Background: an optimization exercise with open tools, aiming at small area, a short achievable clock period and few clock cycles. Do not read the settings as production practice.
In this exercise RTL edits were held to simulation tests only and were not proved equivalent to the original.
Power figures rest on the tool's default switching activity, not on a simulated workload.

==> trial 40: inputs <==
Design gfr6_engine, start of the top module:
module gfr6_engine (
    input  wire        clk,
    input  wire        rst_n,
    input  wire        cmd_valid,
    output wire        cmd_ready,
    input  wire [31:0] cmd_data,
    output wire        rsp_valid,
    input  wire        rsp_ready,
    output wire [31:0] rsp_data
);
Settings: LEC_CHECK=0, ABC_AREA=1, ABC_CLOCK_PERIOD_IN_PS=3500, CAP_MARGIN=20, CORE_MARGIN=2, CORE_UTILIZATION=40, PLACE_DENSITY=0.6, SLEW_MARGIN=20; clock period 14.0 ns.
standard.sh (not shown) runs the stock make flow with config.mk's settings and CLKGATE_MAP_FILE= SYNTH_SCRIPT=/design/flow/synth_recipe.tcl, a recipe that flattens the netlist after the stock synthesis.
==> flow/flow/run.sh <==
#!/bin/bash
# The standard layout (the standard.sh, unchanged synthesis and steps),
# with ORFS's timing repair aiming for more setup slack than the default and
# the port buffers made of plain buffer cells instead of delay buffers.
set -euo pipefail
bash standard.sh SETUP_SLACK_MARGIN=10 "BUFFER_PORTS_ARGS=-buffer_cell sky130_fd_sc_hd__buf_4" finish > standard.log 2>&1
==> build 20: changes against trial 40 <==
--- a/flow/design.v
+++ b/flow/design.v
@@ -16,16 +16,49 @@
         for (i = 0; i < 8; i = i + 1)
             if (b[i]) r = r ^ ({7'd0, a} << i);
         q = r[7:0];
         for (i = 0; i < 7; i = i + 1)
             if (r[8+i]) q = q ^ rd[i];
     end
     assign p = q;
 endmodule
+module gfr6_mulcsa (
+    input  wire [7:0] a,
+    input  wire [7:0] b,
+    output wire [7:0] u,
+    output wire [7:0] w
+);
+    function [7:0] rotl(input [7:0] x, input integer n);
+        rotl = (x << n) | (x >> (8 - n));
+    endfunction
+    function [15:0] csa(input [7:0] x, input [7:0] y, input [7:0] z);
+        reg [7:0] c;
+        begin
+            c = (x & y) | (x & z) | (y & z);
+            csa = {x ^ y ^ z, c[6:0], c[7]};
+        end
+    endfunction
+    wire [7:0] pp0 = b[0] ? a          : 8'd0;
+    wire [7:0] pp1 = b[1] ? rotl(a, 1) : 8'd0;
+    wire [7:0] pp2 = b[2] ? rotl(a, 2) : 8'd0;
+    wire [7:0] pp3 = b[3] ? rotl(a, 3) : 8'd0;
+    wire [7:0] pp4 = b[4] ? rotl(a, 4) : 8'd0;
+    wire [7:0] pp5 = b[5] ? rotl(a, 5) : 8'd0;
+    wire [7:0] pp6 = b[6] ? rotl(a, 6) : 8'd0;
+    wire [7:0] pp7 = b[7] ? rotl(a, 7) : 8'd0;
+    wire [15:0] c1 = csa(pp0, pp1, pp2);
+    wire [15:0] c2 = csa(pp3, pp4, pp5);
+    wire [15:0] c3 = csa(c1[15:8], c1[7:0], c2[15:8]);
+    wire [15:0] c4 = csa(c2[7:0], pp6, pp7);
+    wire [15:0] c5 = csa(c3[15:8], c3[7:0], c4[15:8]);
+    wire [15:0] c6 = csa(c5[15:8], c5[7:0], c4[7:0]);
+    assign u = c6[15:8];
+    assign w = c6[7:0];
+endmodule
 module gfr6_booth (
     input  wire [7:0]  b,
     output wire [11:0] d
 );
     function [2:0] dig(input hi, input mid, input lo);
         begin
             dig[2] = hi & ~(mid & lo);
             dig[1] = (hi & ~mid & ~lo) | (~hi & mid & lo);
@@ -104,32 +137,20 @@
     input  wire [7:0] i,
     output wire [0:0] o
 );
     localparam [255:0] T = 256'h0228008020808008200202088000288008820228800020008200280028000000;
     assign o = T[i];
 endmodule
 module gfr6_unit (
     input  wire [7:0] i,
-    output wire       o
+    output wire [0:0] o
 );
-    wire [4:0] s = {1'b0, i[7:4]} + {1'b0, i[3:0]};
-    reg        d3, d5;
-    always @* begin
-        case (s)
-            5'd0, 5'd3, 5'd6, 5'd9, 5'd12, 5'd15, 5'd18, 5'd21, 5'd24, 5'd27, 5'd30:
-                d3 = 1'b1;
-            default: d3 = 1'b0;
-        endcase
-        case (s)
-            5'd0, 5'd5, 5'd10, 5'd15, 5'd20, 5'd25, 5'd30: d5 = 1'b1;
-            default: d5 = 1'b0;
-        endcase
-    end
-    assign o = !d3 && !d5 && (i[7:4] != i[3:0]);
+    localparam [255:0] T = 256'h6996932d865b4cb6916d32da65b4ca6996532da65b4cb6896d32da61b4c96996;
+    assign o = T[i];
 endmodule
 module gfr6_irr (
     input  wire [7:0] poly_lo,
     output wire       irr
 );
     gfr6_irr_t u_t (.i(poly_lo), .o(irr));
 endmodule
 module gfr6_logk (
@@ -157,24 +178,16 @@
     output wire [31:0] rsp_data
 );
     localparam [2:0] ST_OK       = 3'b000;
     localparam [2:0] ST_INVGEN   = 3'b001;
     localparam [2:0] ST_DIVZERO  = 3'b010;
     localparam [2:0] ST_NOTREADY = 3'b100;
     localparam [2:0] ST_LOCKED   = 3'b101;
     localparam [2:0] ST_ILLEGAL  = 3'b111;
-    localparam [2:0] F_OK     = 3'd0;
-    localparam [2:0] F_R0     = 3'd1;
-    localparam [2:0] F_B16    = 3'd2;
-    localparam [2:0] F_INVGEN = 3'd3;        
-    localparam [2:0] F_DIVZ   = 3'd4;
-    localparam [2:0] F_NOTR   = 3'd5;
-    localparam [2:0] F_LOCK   = 3'd6;
-    localparam [2:0] F_ILL    = 3'd7;
     localparam [5:0] OP_NOP     = 6'h01;
     localparam [5:0] OP_RDREG   = 6'h02;
     localparam [5:0] OP_CLRERR  = 6'h03;
     localparam [5:0] OP_SETPOLY = 6'h04;
     localparam [5:0] OP_SETGEN  = 6'h05;
     localparam [5:0] OP_BUILD   = 6'h06;
     localparam [5:0] OP_GFADD   = 6'h08;
     localparam [5:0] OP_GFMUL   = 6'h09;
@@ -214,36 +227,34 @@
                         w_op == OP_CLRERR, w_op == OP_RDREG, w_op == OP_NOP};
     wire        w_legal =
         ((w_oh[I_NOP] | w_oh[I_CLRERR] | w_oh[I_BUILD]) & w_z0) |
         (w_oh[I_RDREG] & w_z4 & (cmd_data[3:0] <= 4'd10)) |
         ((w_oh[I_SETPOLY] | w_oh[I_SETGEN] | w_oh[I_GFINV] | w_oh[I_RDLOG] |
           w_oh[I_RDEXP]) & w_z8) |
         ((w_oh[I_GFADD] | w_oh[I_GFMUL]) & w_z16) |
         (w_oh[I_GFPOW] & w_z24);
-    reg         v1, l1, g1, m1, e1, b1;
-    reg  [2:0]  f1;
+    reg         v1, l1, g1, m1, e1, b1, r01, b161;
+    reg  [2:0]  st1;
     reg  [7:0]  x1, k1;
-    reg         v2, m2, e2, b2;
-    reg  [2:0]  f2;
+    reg         v2, m2, e2, b2, r02, b162;
+    reg  [2:0]  st2;
     reg  [7:0]  l2;
     reg  [11:0] k2;          
-    reg  [7:0]  h2;          
     reg  [2:0]  step;        
-    reg         ph;          
     reg         bval;        
-    reg         v3, e3, n3;
-    reg  [2:0]  f3;
+    reg         v3, e3, n3, r03, b163;
+    reg  [2:0]  st3;
     reg  [7:0]  t3, h3;
-    reg         v4, e4;
-    reg  [2:0]  f4;
+    reg         v4, e4, r04, b164;
+    reg  [2:0]  st4;
     reg  [7:0]  t4, h4;
     reg         o_v, k_v;
-    reg  [2:0]  o_st, k_f;
-    reg         o_r0, o_b16;
+    reg  [2:0]  o_st, k_st;
+    reg         o_r0, k_r0, o_b16, k_b16;
     reg  [7:0]  o_hi, k_hi, o_lo, k_lo;
     reg         busy;        
     wire adv = !k_v;
     assign cmd_ready = rdy_q;
     assign rsp_valid = o_v;
     assign rsp_data  = {o_st[2], 1'b0, o_st[1:0], 2'b00, o_r0, 2'b00, o_r0, 1'b0,
                         o_r0, 1'b0, o_r0, o_r0, o_b16, o_hi, o_lo};
     wire [7:0]  fa    = c_q[15:8];
@@ -292,22 +303,18 @@
     wire       d_lock = c_op && tblv;
     wire       d_divz = fld && q_oh[I_GFINV] && q_zb;
     wire [2:0] d_st   = {q_ill || d_lock || d_notr, q_ill || d_divz, q_ill || d_lock};
     wire       d_b    = ok && q_oh[I_BUILD] && !tblv;
     wire       d_g    = fld && q_oh[I_GFMUL];
     wire       d_m    = s_inv || s_pow || s_log || s_exp;
     wire       d_l    = d_m || d_b;
     wire       d_e    = s_inv || s_pow || s_exp;
-    wire [2:0] d_f    = q_ill  ? F_ILL  :
-                        d_lock ? F_LOCK :
-                        d_notr ? F_NOTR :
-                        d_divz ? F_DIVZ :
-                        (s_rd && rd_r0)  ? F_R0  :
-                        (s_rd && rd_b16) ? F_B16 : F_OK;
+    wire       d_r0   = s_rd && rd_r0;
+    wire       d_b16  = s_rd && rd_b16;
     wire       d_clr  = ok && q_oh[I_CLRERR];
     wire       d_spoly = ok && q_oh[I_SETPOLY] && !tblv;
     wire       d_sgen = ok && q_oh[I_SETGEN] && !tblv;
     wire [7:0] d_x    = ({8{s_rd}} & rd_lo) |
                         ({8{ok && q_oh[I_GFADD]}} & (fa ^ fb)) |
                         ({8{d_g}} & fa) |
                         ({8{d_l}} & phix) |
                         {7'd0, fld && q_oh[I_GFPOW] && q_ze} |
@@ -316,46 +323,32 @@
                         ({8{d_g || s_exp}} & fb) |
                         {{7{s_inv}}, 1'b0} |
                         ({8{s_pow}} & emod) |
                         ({8{s_log}} & cinv);
     wire consume = c_v && adv && !busy;
     wire [7:0] logx, mulxk;
     gfr6_logk u_log  (.i(x1), .o(logx));
     gfr6_pmul u_pmul (.a(x1), .b(k1), .poly_lo(ppoly), .p(mulxk));
-    wire [11:0] kbx, kbc, kbt;
+    wire [11:0] kbx, kbc;
     gfr6_booth  u_bx (.b(b1 ? logx : k1), .d(kbx));
     gfr6_booth  u_bc (.b(cinv), .d(kbc));
-    gfr6_booth  u_bt (.b(t3), .d(kbt));
-    localparam [11:0] BOOTH_ONE = 12'b000_000_000_001;
     wire [7:0] prod;
     gfr6_mul255 u_mul (.a(l2), .d(k2), .p(prod));
     wire pirr, lunit;
     gfr6_irr  u_irr  (.poly_lo(ppoly), .irr(pirr));
     gfr6_unit u_unit (.i(l2), .o(lunit));
     wire bact   = b2 && v2;
-    wire b_done = bact && (step == 3'd6);
+    wire b_done = bact && (step == 3'd7);
     wire b_iter = bact && !b_done;
     wire [7:0] expt;
     gfr6_expk u_exp (.i(t3), .o(expt));
     wire [7:0] psit;
     gfr6_psi  u_psi (.poly_lo(ppoly), .x(t4), .y(psit));
     wire [7:0] f_lo = e4 ? psit : t4;
-    wire [2:0] fsel = k_v ? k_f : f4;
-    reg  [2:0] fst;
-    always @* begin
-        case (fsel)
-            F_INVGEN: fst = ST_INVGEN;
-            F_DIVZ:   fst = ST_DIVZERO;
-            F_NOTR:   fst = ST_NOTREADY;
-            F_LOCK:   fst = ST_LOCKED;
-            F_ILL:    fst = ST_ILLEGAL;
-            default:  fst = ST_OK;
-        endcase
-    end
     wire taken = o_v && rsp_ready;
     wire inc   = adv && v4;
     wire o_load = !o_v || taken;
     wire c_v_n  = (cmd_valid && rdy_q) || (c_v && !consume);
     wire k_v_n  = o_load ? 1'b0 : (k_v || inc);
     wire busy_n = (busy && !(adv && b_done)) || (consume && d_b);
     always @(posedge clk) begin
         if (!rst_n) begin
@@ -415,75 +408,81 @@
         if (!c_v || consume) begin
             c_q   <= cmd_data;
             q_ill <= !w_legal;
             q_oh  <= w_oh;
             q_zb  <= (cmd_data[7:0] == 8'd0);
             q_ze  <= (cmd_data[23:8] == 16'd0);
         end
         if (adv) begin
-            f1   <= d_f;
+            st1  <= d_st;
             l1   <= d_l;
             g1   <= d_g;
             m1   <= d_m;
             e1   <= d_e;
             b1   <= d_b;
+            r01  <= d_r0;
+            b161 <= d_b16;
             x1   <= d_x;
             k1   <= d_k;
             if (b_iter) begin
-                ph <= !ph;
-                if (ph) begin
-                    step <= step + 3'd1;
-                    if (step == 3'd0)
-                        bval <= lunit && pirr;
-                    if (step == 3'd5) begin
-                        cinv <= t3;
-                        l2   <= bval ? 8'd0 : gen;
-                        h2   <= bval ? 8'd0 : poly_lo;
-                        k2   <= BOOTH_ONE;
-                    end else begin
-                        l2   <= t3;
-                        k2   <= step[0] ? kbt : kbc;
-                    end
-                end
+                if (step != 3'd2)
+                    l2 <= prod;
+                if (step == 3'd0 || step == 3'd2)
+                    k2 <= kbc;
+                if (step == 3'd1 || step == 3'd6)
+                    cinv <= prod;
+                if (step == 3'd0)
+                    bval <= lunit && pirr;
+                step <= step + 3'd1;
             end else begin
-                f2   <= f1;
+                st2  <= st1;
                 m2   <= m1;
                 e2   <= e1;
                 b2   <= b1;
+                r02  <= r01;
+                b162 <= b161;
                 l2   <= l1 ? logx : (g1 ? mulxk : x1);
-                k2   <= (m1 || b1) ? kbx : BOOTH_ONE;
-                h2   <= (m1 || g1 || b1) ? 8'd0 : k1;
+                k2   <= (m1 || b1) ? kbx : {4'd0, (g1 ? 8'd0 : k1)};
                 step <= 3'd0;
-                ph   <= 1'b0;
                 if (b1 && v1)
                     cinv <= logx;
             end
             if (b_done) begin
-                f3   <= bval ? F_OK : F_INVGEN;
+                st3  <= bval ? ST_OK : ST_INVGEN;
                 e3   <= 1'b0;
                 n3   <= 1'b0;
+                r03  <= 1'b0;
+                b163 <= !bval;
+                t3   <= bval ? 8'd0 : gen;
+                h3   <= bval ? 8'd0 : poly_lo;
             end else begin
-                f3   <= f2;
+                st3  <= st2;
                 e3   <= e2;
                 n3   <= m2 && !e2;
+                r03  <= r02;
+                b163 <= b162;
+                t3   <= m2 ? prod : l2;
+                h3   <= m2 ? 8'd0 : k2[7:0];
             end
-            t3   <= prod;
-            h3   <= h2;
-            f4   <= f3;
+            st4  <= st3;
             e4   <= e3;
+            r04  <= r03;
+            b164 <= b163;
             t4   <= e3 ? expt : ((n3 && t3 == 8'hFF) ? 8'h00 : t3);
             h4   <= h3;
         end
         if (o_load) begin
-            o_st  <= fst;
-            o_r0  <= (fsel == F_R0);
-            o_b16 <= (fsel == F_B16) || (fsel == F_INVGEN);
+            o_st  <= k_v ? k_st  : st4;
+            o_r0  <= k_v ? k_r0  : r04;
+            o_b16 <= k_v ? k_b16 : b164;
             o_hi  <= k_v ? k_hi  : h4;
             o_lo  <= k_v ? k_lo  : f_lo;
         end
         if (!k_v) begin
-            k_f   <= f4;
+            k_st  <= st4;
+            k_r0  <= r04;
+            k_b16 <= b164;
             k_hi  <= h4;
             k_lo  <= f_lo;
         end
     end
 endmodule
==> flow/flow/run.sh (replaced) <==
#!/bin/bash
# The standard layout (the standard.sh, unchanged synthesis and steps),
# with ORFS's timing repair aiming for more setup slack than the default and
# the port buffers made of plain buffer cells instead of delay buffers.
set -euo pipefail
bash standard.sh SETUP_SLACK_MARGIN=9.7 "BUFFER_PORTS_ARGS=-buffer_cell sky130_fd_sc_hd__buf_4" finish > standard.log 2>&1
Settings changed: CORE_UTILIZATION 40 to 55, PLACE_DENSITY 0.6 to 0.7.
==> qor summary <==
Run status: build 20 no timing/DRC/antenna violations; trial 40 no timing/DRC/antenna violations
Floorplan Core Area: build 20 55300 um^2; trial 40 74800 um^2
Non-clock buffering overhead: build 20 3.18%; trial 40 3.40%
Number of multi-input combinational cells in the layout: build 20 3697; trial 40 3533
Area growth syn-to-layout: build 20 5.82%; trial 40 7.55%
Power Sequential: build 20 0.000965 W; trial 40 0.000951 W
Proportion of cell area occupied by registers: build 20 24.5%; trial 40 24.5%
Clk power: build 20 0.000849 W; trial 40 0.000793 W
First-iteration detailed-routing DRC count: build 20 7323; trial 40 5184
Minimum clock period: build 20 4.34 ns; trial 40 4.03 ns
Number of fillers in the final layout: build 20 5248; trial 40 8026
Routed length per placed instance: build 20 25.0 um; trial 40 24.9 um
Register cell area after layout: build 20 8010 um^2; trial 40 8000 um^2
Largest stage delay, worst path: build 20 0.58 ns; trial 40 0.44 ns
Wire length on met2: build 20 57.0 mm; trial 40 60.4 mm
Drt pass-1 iters: build 20 14; trial 40 9
Testbench counts of trial 40, summed over its fixed seeds: cycles 13,536.
Testbench counts of build 20, summed over its fixed seeds: cycles 13,376.

-- re-timing with driven ports --
In the flow no input, the clock included, has a driving cell. The finished layouts below were timed again as built, in two steps.
Step 1 (the two cells are an assumption about what drives the block):
set clk [get_ports {clk}]
set_driving_cell -lib_cell sky130_fd_sc_hd__clkbuf_16 $clk
set_driving_cell -lib_cell sky130_fd_sc_hd__buf_2 [delete_from_list [all_inputs] $clk]
Step 2 moves the port delays by t, midway between the first and last clock arrival at a register: inputs arrive t later, outputs are due t later. That takes back most of the time a late clock gives input paths.
Slacks: ideal / step 1 / step 2; pairs: ideal / step 1.
| run | shift t [ns] | slack for setup (ns) | latest minus earliest clock arrival (ns) | worst data-port slew with drivers (ns) | cell pins on the clock port's net |
|---|---|---|---|---|---|
| trial 40 | 0.639 | 9.972 / 9.915 / 9.555 | 0.069 / 0.069 | 0.04 | 1 |
| build 20 | 0.661 | 9.662 / 9.662 / 9.373 | 0.028 / 0.028 | 0.05 | 1 |
After both steps every run listed still meets setup and hold. For trial 40, which loses most, drivers alone change the setup slack by -0.057 ns; drivers and shift together by -0.417 ns.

****************

• Assigned task: Filter the preceding entries down to the lines with "most".

• Response below:
Step 2 moves the port delays by t, midway between the first and last clock arrival at a register: inputs arrive t later, outputs are due t later. That takes back most of the time a late clock gives input paths.
After both steps every run listed still meets setup and hold. For trial 40, which loses most, drivers alone change the setup slack by -0.057 ns; drivers and shift together by -0.417 ns.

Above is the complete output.